Nutrisoda (formerly known as airforce Nutrisoda) was the brand name of a nutrient-enhanced soda sold in the United States by the Ardea Beverage Company.  

Nutrisoda contained zero sugar, zero sodium, zero aspartame, and zero to ten calories.  It was sweetened with Sucralose, an artificial sweetener made by chlorinating sucrose.

Origins

Nutrisoda was created in 2002 by Joe Heron, previously the Senior Vice President of Novartis Medical Nutrition, and his wife, Lesley Heron. Nutrisoda was a line of nutrient-enhanced sodas that claimed to provide specific wellness benefits.

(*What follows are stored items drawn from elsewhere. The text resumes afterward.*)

$ cat src/rtl/indexed_sequence_store_defines.svh
// ============================================================================
// Assertion macros for the indexed sequence store
// Shared concurrent assertion forms; disabled when NO_ASSERTIONS is defined.
// ============================================================================
`ifndef INDEXED_SEQUENCE_STORE_DEFINES_SVH
`define INDEXED_SEQUENCE_STORE_DEFINES_SVH
`ifndef NO_ASSERTIONS
`define ISS_ASSERT_IMP(label, clk, rst, ante, cons) \
   label: assert property (@(posedge clk) disable iff (rst) (ante) |-> (cons)) \
      else $error("assertion failed");
`define ISS_ASSERT_NXT(label, clk, rst, ante, cons) \
   label: assert property (@(posedge clk) disable iff (rst) (ante) |=> (cons)) \
      else $error("assertion failed");
`else
`define ISS_ASSERT_IMP(label, clk, rst, ante, cons)
`define ISS_ASSERT_NXT(label, clk, rst, ante, cons)
`endif
`endif

$ cat src/rtl/iss_pkg.sv
// ============================================================================
// Indexed sequence store package
// Request codes, sizes and the controller/datapath command and status types.
// ============================================================================
package iss_pkg;
   localparam int Depth   = 256;
   localparam int AddrW   = $clog2(Depth);
   localparam int CountW  = $clog2(Depth + 1);
   localparam int DataW   = 32;

   typedef enum logic [3:0] {
      REQ_APPEND   = 4'd0,
      REQ_PREPEND  = 4'd1,
      REQ_INSERT   = 4'd2,
      REQ_DEL_HEAD = 4'd3,
      REQ_DEL_TAIL = 4'd4,
      REQ_DEL_AT   = 4'd5,
      REQ_CLEAR    = 4'd6,
      REQ_READ     = 4'd7,
      REQ_WRITE    = 4'd8,
      REQ_SORT     = 4'd9
   } req_code_type;

   // memory access commands from controller to datapath
   typedef struct packed {
      logic             rd_en;
      logic [AddrW-1:0] rd_addr;
      logic             wr_en;
      logic [AddrW-1:0] wr_addr;
      logic [1:0]       wr_sel;     // which value to write
      logic             hold_en;    // capture read data into hold register
      logic             key_en;     // capture read data into key register
      logic             req_en;     // capture request value
   } dp_cmd_type;

   localparam logic [1:0] WSEL_REQ  = 2'd0;
   localparam logic [1:0] WSEL_RD   = 2'd1;
   localparam logic [1:0] WSEL_HOLD = 2'd2;
   localparam logic [1:0] WSEL_KEY  = 2'd3;

   typedef struct packed {
      logic [DataW-1:0] rd_data;    // registered memory read data
      logic             hold_gt_key;// signed read data > key
   } dp_sts_type;
endpackage
==> src/hdl/nrst_fifo.sv <==
// ----------------------------------------------------------------------------
// nrst_fifo
// Small register queue with push/full and pop/empty handshakes.
// ----------------------------------------------------------------------------
module nrst_fifo
  import nrst_pkg::*;
#(
  parameter int W     = 8,
  parameter int DEPTH = QUEUE_DEPTH
) (
  input  logic         clk,
  input  logic         rst_n,
  input  logic         push,
  output logic         full,
  input  logic [W-1:0] din,
  input  logic         pop,
  output logic         empty,
  output logic [W-1:0] dout
);

  localparam int PW = (DEPTH > 1) ? $clog2(DEPTH) : 1;
  localparam int CW = $clog2(DEPTH + 1);

  logic [W-1:0]  slot_r [DEPTH];
  logic [PW-1:0] wp_r, wp_nxt, rp_r, rp_nxt;
  logic [CW-1:0] cnt_r, cnt_nxt;
  logic          do_push, do_pop;

  assign full    = (cnt_r == CW'(DEPTH));
  assign empty   = (cnt_r == '0);
  assign dout    = slot_r[rp_r];
  assign do_push = push && !full;
  assign do_pop  = pop && !empty;

  always_comb begin
    wp_nxt  = wp_r;
    rp_nxt  = rp_r;
    cnt_nxt = cnt_r;
    if (do_push) begin
      wp_nxt = (wp_r == PW'(DEPTH - 1)) ? '0 : wp_r + 1'b1;
    end
    if (do_pop) begin
      rp_nxt = (rp_r == PW'(DEPTH - 1)) ? '0 : rp_r + 1'b1;
    end
    if (do_push && !do_pop) begin
      cnt_nxt = cnt_r + 1'b1;
    end else if (do_pop && !do_push) begin
      cnt_nxt = cnt_r - 1'b1;
    end
  end

  always_ff @(posedge clk) begin
    if (!rst_n) begin
      wp_r  <= '0;
      rp_r  <= '0;
      cnt_r <= '0;
    end else begin
      wp_r  <= wp_nxt;
      rp_r  <= rp_nxt;
      cnt_r <= cnt_nxt;
    end
  end

  always_ff @(posedge clk) begin
    if (do_push) begin
      slot_r[wp_r] <= din;
    end
  end

endmodule
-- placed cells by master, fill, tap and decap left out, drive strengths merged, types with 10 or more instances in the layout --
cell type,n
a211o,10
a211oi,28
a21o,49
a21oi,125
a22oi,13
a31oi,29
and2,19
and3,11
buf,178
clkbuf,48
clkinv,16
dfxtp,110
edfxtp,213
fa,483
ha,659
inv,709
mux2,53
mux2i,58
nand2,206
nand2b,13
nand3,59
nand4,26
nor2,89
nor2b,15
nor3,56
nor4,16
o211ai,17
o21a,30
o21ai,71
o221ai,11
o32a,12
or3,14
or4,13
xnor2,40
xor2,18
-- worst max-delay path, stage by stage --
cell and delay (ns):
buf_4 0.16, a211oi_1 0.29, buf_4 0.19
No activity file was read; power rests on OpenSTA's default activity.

In January 2006, Ardea Beverage Co. was purchased by PepsiAmericas, the second largest Pepsi bottler in the world.

Product development

Nutrisoda was reformulated in early 2009 to reduce price ahead of its May 2009 re-launch. The level of nutrients and fortification were reduced significantly, colors were removed from the beverage, and new 12oz(355ml) cans were introduced in order to allow the beverage to be produced in PepsiAmericas plants rather than by third party co-packers. During this reformulation Ardea decided to move forward with four SKUs, down from eight that were previously for sale until early 2009. Flex, Slender, Radiant, and Renew were the flavors no longer being produced, as of May 2009. Nutrisoda also officially dropped airforce from its brand name during this period. A new slogan was created. Rather than "The Good Soda" the slogan was changed to "Healthy / Bubbly" or "Hubbly", which is also the nickname for a hookah pipe. Consumer acceptance was poor and Nutrisoda was no longer sold within a year of the relaunch.

Flavors

There were ultimately four flavors of Nutrisoda containing different combinations of 11 vitamins and nutrients that are marketed as supporting separate aspects of wellness. None contained sugar, aspartame, or sodium, and had zero to five calories.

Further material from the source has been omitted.